URGENTE INVESTIGACIÓN POR POSIBLE
DESAPARICIÓN DE 11 CAMPESINOS

 

02 de octubre del 2008

Existe información periodística que advierte la existencia de una denuncia por la desaparición de 11 campesinos en el departamento de Ayacucho, luego de un enfrentamiento entre las fuerzas armadas y una facción de Sendero Luminoso (SL), el 14 de septiembre de este año. Según la denuncia de Lucy Pichardo, residente del centro poblado de Pichis-Rio Seco en Ayacucho, esposa y hermana de tres de las supuestas víctimas, los culpables de estos hechos serían miembros del Ejército (Perú.21, 30/09/08), pues los pobladores habrían desaparecido tras ser detenidos luego de la ofensiva con SL.

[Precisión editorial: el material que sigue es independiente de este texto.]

File: src/rtl/avr_irq_pkg.sv
// avr_irq_pkg: shared arbiter state type, default sizes and named vector numbers
package avr_irq_pkg;
  localparam int IRQ_NUM_VEC = 45;
  localparam int IRQ_VEC_W   = 6;
  typedef enum logic [1:0] {IDLE, PEND, ACK} irq_state_t;
  localparam logic [IRQ_VEC_W-1:0] VEC_INT0   = 6'd1;
  localparam logic [IRQ_VEC_W-1:0] VEC_INT1   = 6'd2;
  localparam logic [IRQ_VEC_W-1:0] VEC_PCINT0 = 6'd3;
endpackage

File: src/rtl/irq_prio_enc.sv
// irq_prio_enc: combinational lowest-index-wins priority encoder
module irq_prio_enc #(
  parameter int N = 44,
  parameter int W = 6
) (
  input  logic [N-1:0] req,
  output logic [W-1:0] idx,
  output logic         valid
);
  // scan from the top so the lowest set bit is the last to overwrite idx
  always_comb begin
    idx = '0;
    for (int i = N - 1; i >= 0; i--)
      if (req[i]) idx = W'(i);
  end
  assign valid = |req;
endmodule

File: src/rtl/avr_irq_arbiter.sv
// avr_irq_arbiter: fixed-priority IRQ arbiter with RETI gap; optional wake output under IRQ_ARB_WAKE_EN
module avr_irq_arbiter
  import avr_irq_pkg::*;
#(
  parameter int NUM_VEC = IRQ_NUM_VEC,
  parameter int VEC_W   = IRQ_VEC_W
) (
  input  logic               cp2,
  input  logic               ireset,
  input  logic [NUM_VEC-2:0] irq_lines,
  input  logic               sreg_i,
  input  logic               instr_end,
  input  logic               reti,
  input  logic               irq_taken,
  output logic               irq_req,
  output logic [VEC_W-1:0]   irq_vector,
  output logic               irqack,
  output logic [VEC_W-1:0]   irqack_addr
`ifdef IRQ_ARB_WAKE_EN
  ,
  output logic               wake
`endif
);
  irq_state_t state_q, state_d;
  logic [VEC_W-1:0] vec_q, vec_d, win_idx;
  logic gap_q, gap_d, win_valid;
  logic [NUM_VEC-1:0] lines_v;

  irq_prio_enc #(.N(NUM_VEC - 1), .W(VEC_W)) u_enc (
    .req   (irq_lines),
    .idx   (win_idx),
    .valid (win_valid)
  );

  assign lines_v = {irq_lines, 1'b0};

  // next state: RETI gap tracking plus IDLE/PEND/ACK sequencing
  always_comb begin
    gap_d   = reti | (gap_q & ~instr_end);
    state_d = state_q;
    vec_d   = vec_q;
    unique case (state_q)
      IDLE: if (sreg_i && !gap_q && !reti && win_valid) begin
        state_d = PEND;
        vec_d   = win_idx + VEC_W'(1);
      end
      PEND: state_d = irq_taken ? ACK : (!lines_v[vec_q] || !sreg_i) ? IDLE : PEND;
      ACK:  state_d = IDLE;
      default: state_d = IDLE;
    endcase
  end

  // state registers; reset aborts any pending request or ack
  always_ff @(posedge cp2 or negedge ireset) begin
    if (!ireset) begin
      state_q <= IDLE;
      vec_q   <= '0;
      gap_q   <= 1'b0;
    end else begin
      state_q <= state_d;
      vec_q   <= vec_d;
      gap_q   <= gap_d;
    end
  end

  assign irq_req     = state_q == PEND;
  assign irq_vector  = irq_req ? vec_q : '0;
  assign irqack      = state_q == ACK;
  assign irqack_addr = irqack ? vec_q : '0;

`ifdef IRQ_ARB_WAKE_EN
  logic wake_q, wake_d;
  assign wake_d = |irq_lines;
  // any raw request wakes the core, regardless of enable, gap or state
  always_ff @(posedge cp2 or negedge ireset) begin
    if (!ireset) wake_q <= 1'b0;
    else         wake_q <= wake_d;
  end
  assign wake = wake_q;
`endif
endmodule

File: config.mk
export PLATFORM = sky130hd
export DESIGN_NAME = avr_irq_arbiter
export DESIGN_NICKNAME = d
export VERILOG_FILES = /design/src/rtl/avr_irq_pkg.sv /design/src/rtl/irq_prio_enc.sv /design/src/rtl/avr_irq_arbiter.sv
export SDC_FILE = /design/constraint.sdc
export NUM_CORES = 1
export LEC_CHECK = 0
export ABC_AREA = 1
export CAP_MARGIN = 20
export CORE_MARGIN = 1.5
export CORE_UTILIZATION = 30
export CTS_CLUSTER_DIAMETER = 100
export DETAILED_ROUTE_END_ITERATION = 10
export GPL_TIMING_DRIVEN = 0
export SYNTH_ARGS = -nofsm -noshare
export SYNTH_HDL_FRONTEND = slang
export SYNTH_HIERARCHICAL = 1
export SYNTH_SLANG_ARGS = --single-unit
File: constraint.sdc
create_clock -name cp2 -period 3.1 [get_ports cp2]
set_input_delay 0.62 -clock cp2 [delete_from_list [all_inputs] [get_ports cp2]]
set_output_delay 0.62 -clock cp2 [all_outputs]
set_load 0.005 [all_outputs]
Word level (Yosys, flattened, before mapping) --
Cells that the tools add are included.
Word-level totals: register bits after elaboration 9, latch bits 0, memory bits (writable) 0, ROM bits 0, input bits 50, logic and storage cells 74, memories 0
Operators by class: $add $sub $neg 1, $mul 0, div/mod/pow operators 0, $lt $le $gt $ge 1, equal/unequal tests 3, shift operators 0, multiplexer cells 52, bitwise gates (word level) 3, reduce and logical (&&, ||, !) cells 11
Operator list (count):
- $mux W6 | 46
- $reduce_or A44 Y1 | 1
- $lt A6 B7 Y1 const B | 1
- $add A6 B1 Y6 const B | 1
- $bmux W1 S6 | 1
- $logic_not A1 Y1 | 4
- $mux W2 | 2
- $pmux W2 S2 | 1
- $logic_and A1 B1 Y1 | 3
- $eq A2 B1 Y1 const B | 1
- $eq A2 B2 Y1 const B | 1
- $logic_not A2 Y1 | 1
- $mux W1 | 2
- $ne A2 B2 Y1 const B | 1
- $reduce_and A2 Y1 | 1
- $and A1 B1 Y1 | 1
- $logic_or A1 B1 Y1 | 1
- $not A1 Y1 | 1
- $or A1 B1 Y1 | 1

Logic depth before layout (Yosys ltp) --
Gate-level depths: netlist (run 1).
depth in word-level cells 45, mapped depth 48, depth with buffers taken out 48

Modules after synthesis --
The synthesis (run 1) kept the hierarchy.
Modules (own cells, without submodules):
- avr_irq_arbiter | instances 1, cells an instance 183, area each 984.7 um^2, seq. area each 225.2 um^2
- irq_prio_enc | instances 1, cells an instance 158, area each 654.4 um^2, seq. area each 0.0 um^2

Worst setup path before layout (run 1) --
OpenSTA, ideal clock, no wires.
path type in2reg, start point input irq_lines[42], end point register vec_q[4], library setup time 0.135 ns, arrival 3.019 ns, data required time 2.965 ns, slack -0.054 ns, stages 48, path buffers 0, cell sequence inv_1 > nand2_1 > nand2_1 > nand2_1 > nand2_1 > nand2_1 > nand2_1 > nand2_1 > nand2_1 > nand2_1 > nand2_1 > nand2_1 > nand2_1 > nand2_1 > nand2_1 > nand2_1 > nand2_1 > nand2_1 > [12 not listed] > nand2_1 > nand2_1 > nand2_1 > nand2_1 > nand2_1 > nand2_1 > nand2_1 > nand2_1 > nand2_1 > nand2_1 > nand2_1 > nand2_1 > a21oi_2 > ha_1 > nand3_1 > xnor2_1 > nand2_1 > o21ai_0
On the way: longest elaborated chain between the ends 44
RTL lines:
- start, declared | line avr_irq_arbiter.sv:10 | input logic [NUM_VEC-2:0] irq_lines,
- $mux W6 (43 in series) | line irq_prio_enc.sv:14 | if (req[i]) idx = W'(i);
- named net win_idx[0] | line avr_irq_arbiter.sv:25 | logic [VEC_W-1:0] vec_q, vec_d, win_idx;
- $add A6 B1 Y6 | line avr_irq_arbiter.sv:45 | vec_d = win_idx + VEC_W'(1);
- end signal, assigned | line avr_irq_arbiter.sv:61 | vec_q <= vec_d;
- end, declared | line avr_irq_arbiter.sv:25
The timed path passes the listed nets, and every way through them passes these cells. A chain may end at the register's enable or synchronous reset.

Worst setup path after layout (run 1) --
start point input irq_lines[42], end point register vec_q[5]
Same word-level chain as after synthesis.

==> results of run 1 <==
synth_stat cells (all sizes together) (2+ instances only):
master / count
a21oi: 6
a31oi: 3
buf: 5
bufinv: 2
dfrtp: 9
inv: 78
nand2: 119
nand3: 28
nand4: 3
nor2: 63
nor3: 2
o21ai: 12
xor2: 2
layout by cell type, fill, tap and decap left out, types with 2 or more instances in the layout:
cell type and n:
inv_1 72, inv_2 5, nor2_1 62, nand4_1 3, xor2_1 2, a31oi_1 3, dfrtp_1 9, nand3_2 2
nand2_2 3, bufinv_8 2, dlygate4sd2_1 5, nand3_1 26, clkbuf_8 3, buf_2 4, nand2_1 115, clkdlybuf4s50_1 52
buf_4 7, a21oi_1 5, o21ai_0 7, o21ai_1 5, nor3_1 2
power by group through the flow:
| stage | clock network [mW] | registers, mW | logic [mW] |
|---|---|---|---|
| 3_3_place_gp | 0 | 0.148 | 0.395 |
| 6_report | 0.131 | 0.147 | 0.402 |
| 3_5_place_dp | 0 | 0.148 | 0.396 |
| 5_1_grt | 0.141 | 0.148 | 0.454 |
| 4_1_cts | 0.134 | 0.147 | 0.395 |
| 2_1_floorplan | 0 | 0.141 | 0.243 |
cells by family (layout without fill, tap and decap cells):
family                   Yosys count  in the layout  share of synthesized area
AO/OA/AOI/OAI                     25             25                    0.08703
XOR/XNOR                           3              3                    0.01603
adder cells (fa/ha/maj)            1              1                   0.007632
buffers and inverters             85            156                     0.2206
flip-flops                         9              9                     0.1374
AND/OR/NAND/NOR                  218            218                     0.5313
state kept, by name, summed over array words and instances (netlist names):
signal / count
state_q: 2
vec_q: 6
gap_q: 1
final cells by class:
class	count	area (µm²)	area share
multi-input combinational	247	1112	0.4470
timing repair buffer	67	644.4	0.2589
inverter	80	340.3	0.1368
sequential	9	225.2	0.09050
tap	70	87.58	0.03519
clock buffer	4	45.04	0.01810
buffer	5	33.78	0.01357
final timing paths:
| path | start | end | slack (ps) | cells after the start |
|---|---|---|---|---|
| min reg2reg | gap_q | gap_q | 530 | 2 |
| max reg2reg | state_q[1] | vec_q[3] | 1600 | 7 |
| min | gap_q | gap_q | 530 | 2 |
| max | irq_lines[42] | vec_q[5] | -300 | 49 |
| max in group asynchronous | ireset | gap_q | 2130 | 1 |
| min in group asynchronous | ireset | state_q[1] | 690 | 1 |
tightest hold or removal path, cell delays in order, from the launching register on:
cell and delay (ps):
dfrtp_1 350, inv_1 60, o21ai_0 70
timing repair:
item,in CTS,in global routing
gates cloned,0,0
endpoints found under the setup margin,6,6
gates resized for setup,32,16
endpoints found under the hold margin,0,0
setup buffers,2,2
pin swaps,7,13
metal layers:
layer | share of wire | vias to the layer above
met4 | 0 | 0
met1 | 0.48 | 925
li1 | - | 1157
met3 | 0.037 | 0
met5 | 0 | -
met2 | 0.48 | 42
through the flow:
stage	setup TNS (ps)	instance area [µm²]	total power, mW
2_1_floorplan	-39.34	1649	0.3844
3_3_place_gp	-5269	2367	0.5435
3_5_place_dp	-5423	2367	0.5442
4_1_cts	-1451	2419	0.6756
5_1_grt	-3393	2489	0.7431
6_report	-1038	2489	0.6802
==> summary.txt, run 1 <==
Critical path
  – Setup crit end kind: flop
  – Worst Path Class, Setup: input pin to flop
  – CP required: 3250 ps
  – Most Frequent Cell on Critical Path: nand2_1
  – Worst EP arrival: 3550 ps
  – CP Launch Type: input pin
  – Buf+Inv Stages, Crit Path: 2
  – CP max stage delay: 180 ps
  – Crit-path max FO: 3
  – Slowest-stage cell, CP: a21oi_4
  – CP top delay family: simple AND/OR/NAND/NOR gates

Timing
  – Min Tclk post-route: 3396 ps
  – Layout Skew: 3.322 ps
  – Final Setup Violations: 5
  – Max_slew headroom: 0.6160
  – Final Cycle Share: 1.095
  – Hold Fails Final Rpt: 0
  – Minimum hold slack: 531.6 ps
  – Worst Tran Pin Value: 572.6 ps
  – Max Slew Vio Count: 0
  – Unrepaired setup endpoints after global routing: true
  – Setup slack after layout: -295.7 ps
  – Fmax achieved: 294.5 MHz

Route
  – Remaining antenna violation count: 0
  – Wire per inst: 10.96 µm
  – DRC viols: 0
  – Routed WL: 5.284 mm
  – Via count: 2,124
  – Pre-Repair DR Iteration Count: 4
  – Vias/cell: 4.407
  – Initial DRC Count: 104

Floorplanning
  – FP Rows: 26
  – Die H: 76.92 µm
  – Die area: 5916 µm²
  – Die X: 76.92 µm
  – Top Ports: 64
  – Initial cell density of the core: 0.3169
  – Core area: 5172 µm²

Final layout
  – Util after Layout: 0.4811
  – Filler cell count: 578
  – Fin cells: 482
  – Synth-to-layout area growth: 51.83%
  – Ant diodes: 0
  – Share of cells above drive strength 1: 0.08738
  – Nets: 464

Synth
  – Post-synthesis sequential area ratio: 0.1374
  – Post-synthesis net count: 392
  – Main flop type after synthesis: dfrtp_1
  – Syn_area_per_cell: 4.807 µm²
  – Number of synthesized flops with an enable pin: 0
  – Syn Inst Count: 341
  – Synth cell types: 26
  – FFs w/ async S/R, synth: 1.000
  – Top cells by area, synth: nand2_1 (27%), inv_1 (17%), nor2_1 (14%), dfrtp_1 (14%), nand3_1 (8.5%)
  – Synth top area share: 0.2725
  – Yosys warnings: 6
  – Area of the mapped netlist: 1639 µm²
  – Top cell type by total area after synthesis: nand2_1
  – Register bit count reported by yosys: 9

Power and ir drop
  – Int Power: 391.8 µW
  – Clock Power Share: 0.193
  – Max VDD drop: 0.1957 mV
  – Logic gate share of total power: 0.592
  – Leakage: 1.333 nW
  – Net switching power: 288.5 µW
  – PD cells: 273.3 nW/µm²
  – Sequential power share: 0.216
  – Switch share: 0.4241

Clock tree
  – Clock Sinks: 9
  – Clock Pin Slew Worst Setup and Hold Paths: 40 ps
  – CTS HTree Levels: 1
  – CTS tree: yes
  – Worst-Skew Late Latency: 230 ps
  – Clock Tree Root: clkbuf_8
  – Num CTS Buffers: 3
  – Longest Clk Path Bufs: 2
  – Hold-fix buffers, CTS: 0

Flow run
  – Max cap viols: 0

Placed design
  – Gpl congestion: 0.8425
  – Detailed placer's ending HPWL: 4.196 mm
  – Post-Place Cells: 474
  – Dpl ws: -1058 ps
  – Port buffer count: 63

Global routing
  – Grt ovf: 0
  – Met2 Track Usage GR: 0.3310
  – M1 GR Usage: 0.2407
  – GRT busiest layer: met2
  – Pin count of the biggest net entering global routing: 11
  – Vias in the first global route: 2,019
  – Met3 Usage GRT: 0.02500
  – First-pass GRT wire length: 9.059 mm
  – Total Routing Usage GR: 0.1844
  – Initial antenna violation count: 0

Run status
  – Status: complete, but fails checks
  – Failing checks: negative setup slack

Hold path
  – Hold Path Class: flop to flop
Power figures use the tool's default switching activity.
==> run 2, diff against run 1 <==
--- a/config.mk
+++ b/config.mk
@@ -6,12 +6,14 @@
 export NUM_CORES = 1
 export LEC_CHECK = 0
 export ABC_AREA = 1
-export CAP_MARGIN = 20
+export CELL_PAD_IN_SITES_DETAIL_PLACEMENT = 1
+export CELL_PAD_IN_SITES_GLOBAL_PLACEMENT = 1
 export CORE_MARGIN = 1.5
 export CORE_UTILIZATION = 30
-export CTS_CLUSTER_DIAMETER = 100
+export CTS_CLUSTER_DIAMETER = 30
 export DETAILED_ROUTE_END_ITERATION = 10
 export GPL_TIMING_DRIVEN = 0
+export PLACE_DENSITY_LB_ADDON = 0.1
 export SYNTH_ARGS = -nofsm -noshare
 export SYNTH_HDL_FRONTEND = slang
 export SYNTH_HIERARCHICAL = 1
==> run 2 against run 1 <==
The flow still finishes with violations (negative setup slack). Sequential share of layout area down 0.099 points. Global-route usage up 3.7 points. Setup slack worse by 25 ps. Worst hold slack worse by 2.9 ps. Clock skew up 4.1 ps. Final cell count unchanged. Register-to-register slack worse by 70 ps. First-iteration DRC count down 26%. Non-clock buffer count unchanged. Highest routed layer is now met4.
==> summary.txt, run 2 (synthesis gave the netlist of run 1 again) <==
Placed design
  – Gpl congestion: 0.8863
  – Detailed placer's ending HPWL: 5.090 mm
  – Port buffer count: 63

Critical path
  – Worst EP arrival: 3520 ps
  – Worst Path Class, Setup: input pin to flop
  – CP max stage delay: 170 ps
  – R2r setup slk: 1530 ps
  – Setup crit end kind: flop
  – CP Launch Type: input pin
  – Most Frequent Cell on Critical Path: nand2_1
  – Slowest-stage cell, CP: a21oi_4
  – CP required: 3200 ps
  – Crit-path max FO: 3

Timing
  – Min Tclk post-route: 3420 ps
  – Worst Tran Pin Value: 542.7 ps
  – Unrepaired setup endpoints after global routing: true
  – Final Setup Violations: 5
  – Max_slew headroom: 0.6360
  – Fmax achieved: 292.4 MHz
  – Hold Fails Final Rpt: 0
  – Final Cycle Share: 1.103
  – Max Slew Vio Count: 0
  – Setup slack after layout: -320.2 ps
  – Layout Skew: 7.441 ps

Run status
  – Status: complete, but fails checks
  – Failing checks: negative setup slack

Final layout
  – Most common cell after layout, fill and taps aside: nand2_1
  – Ant diodes: 0
  – Util after Layout: 0.4865
  – Largest register FFs: 6
  – Largest Register: vec_q
  – Synth-to-layout area growth: 53.51%
  – Most frequent cells in the layout: nand2_1 (110), inv_1 (72), nor2_1 (62), clkdlybuf4s50_1 (53), nand3_1 (26)
  – Nets: 464
  – Share of cells above drive strength 1: 0.1019
  – Largest regs: vec_q x6, state_q x2, gap_q x1

Route
  – Vias/cell: 4.697
  – DRC viols: 0
  – Pre-Repair DR Iteration Count: 4
  – Remaining antenna violation count: 0
  – Via count: 2,264
  – Routed met1 length: 2.774 mm
  – Initial DRC Count: 77
  – DR WL met2: 3.355 mm
  – Routed WL: 6.523 mm
  – Top Layer Used: met4
  – Wire per inst: 13.53 µm
  – Met3 WL: 212 µm

Clock tree
  – CTS HTree Levels: 1
  – Longest Clk Path Bufs: 2
  – Clock Pin Slew Worst Setup and Hold Paths: 50 ps
  – Hold-fix buffers, CTS: 0
  – Num CTS Buffers: 3
  – CTS tree: yes
  – Clock Tree Root: clkbuf_8
  – Clock Sinks: 9
  – Worst-Skew Late Latency: 240 ps

Floorplanning
  – FP Rows: 26
  – Die area: 5916 µm²
  – Core area: 5172 µm²
  – Die X: 76.92 µm
  – Top Ports: 64
  – Initial cell density of the core: 0.3169
  – Die H: 76.92 µm

Global routing
  – Initial antenna violation count: 0
  – Vias in the first global route: 2,201
  – Pin count of the biggest net entering global routing: 11
  – Grt ovf: 0
  – First-pass GRT wire length: 10.56 mm
  – Total Routing Usage GR: 0.2217

Power and ir drop
  – Max VDD drop: 0.2714 mV
  – Leakage: 1.336 nW
  – PD cells: 278.0 nW/µm²
  – Pwr Total: 699.6 µW

Flow run
  – Max cap viols: 0

Hold path
  – Hold Path Class: flop to flop
run 2: cell count changes in the layout (fill, tap and decap cells not counted), sizes merged:
cell           before  now
clkdlybuf4s50      52   53
dlygate4sd2         5    4
clkbuf              5    4
clkdlybuf4s15       1    2
run 2: path summary, 6_finish.rpt:
path	startpoint	end	cells after the start
worst max register to register	state_q[0]	vec_q[0]	6
max in group asynchronous	ireset	gap_q	1
worst min-delay path	gap_q	gap_q	2
worst min register to register	gap_q	gap_q	2
min in group asynchronous	ireset	vec_q[1]	1
worst max-delay path	irq_lines[42]	vec_q[4]	49
run 2: layer usage:
| metal | vias up | track usage |
|---|---|---|
| met5 | - | 0 |
| met4 | 0 | 0.06852 |
| met3 | 15 | 0.02738 |
| met2 | 48 | 0.4097 |
| met1 | 1044 | 0.2631 |
| li1 | 1157 | - |
run 2: stage by stage:
step / worst slack, ps / TNS (ps) / instances / hold WS, ps / instance area (µm²)
final: -320.2 / -1272 / 482 / 528.6 / 2516
after global placement: -1032 / -5375 / 474 / 515.8 / 2367
after global routing: -803.3 / -3952 / 482 / 567.4 / 2516
after detailed placement: -1127 / -5784 / 474 / 520.8 / 2367
after floorplan: -35.99 / -39.34 / 341 / 324.4 / 1649
after CTS: -376.0 / -1511 / 482 / 528.9 / 2470
run 2: area by class of cell:
cell class,instances,area (µm²)
Buffer,5,33.78
Clock buffer,4,45.04
Fill cell,736,2656
Inverter,80,340.3
Multi-Input combinational cell,247,1129
Sequential cell,9,225.2
Tap cell,70,87.58
Timing Repair Buffer,67,655.6
run 2: worst max-delay path: cells and delay by family:
kind                     cells  cell delay [ps]
AND/OR/NAND/NOR             43             2160
AO/OA/AOI/OAI                2              240
XOR/XNOR                     1              170
adder cells (fa/ha/maj)      1              160
buffers and inverters        2              150
run 2: repair_timing:
item,4_1_cts,5_1_grt
setup endpoints to repair,6,6
resized for setup,38,14
setup buffers,4,0
pin swaps,4,5
run 2: power by group:
group / total, mW / internal [mW] / switching [mW]
Clock: 0.139 / 0.0898 / 0.0487
Combinational: 0.414 / 0.174 / 0.240
Sequential: 0.147 / 0.130 / 0.0170
==> run 3, diff against run 2 <==
--- a/config.mk
+++ b/config.mk
@@ -5,7 +5,6 @@
 export SDC_FILE = /design/constraint.sdc
 export NUM_CORES = 1
 export LEC_CHECK = 0
-export ABC_AREA = 1
 export CELL_PAD_IN_SITES_DETAIL_PLACEMENT = 1
 export CELL_PAD_IN_SITES_GLOBAL_PLACEMENT = 1
 export CORE_MARGIN = 1.5
==> run 3 against run 2 <==
The run now ends clean. Critical endpoint is now vec_q[5]. Highest routed layer unchanged. Worst hold slack got worse by 41 ps. Count of clock-buffer cells in the layout unchanged. Largest power group unchanged. Die area decreased by 6.2%. Non-clock buffer count decreased by 1.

Posteriormente, esta acusación ha sido desmentida por el Ministro de Defensa, Ántero Flores-Aráoz, y el Comandante General de Ejército, Edwin Donayre. Incluso, las Fuerzas Armadas emitieron un Comunicado oficial indicando que los campesinos desaparecidos no figuran en la lista de los 18 detenidos durante las exitosas operaciones militares en ese lugar contra ese grupo terrorista (El Comercio, 01/10/08).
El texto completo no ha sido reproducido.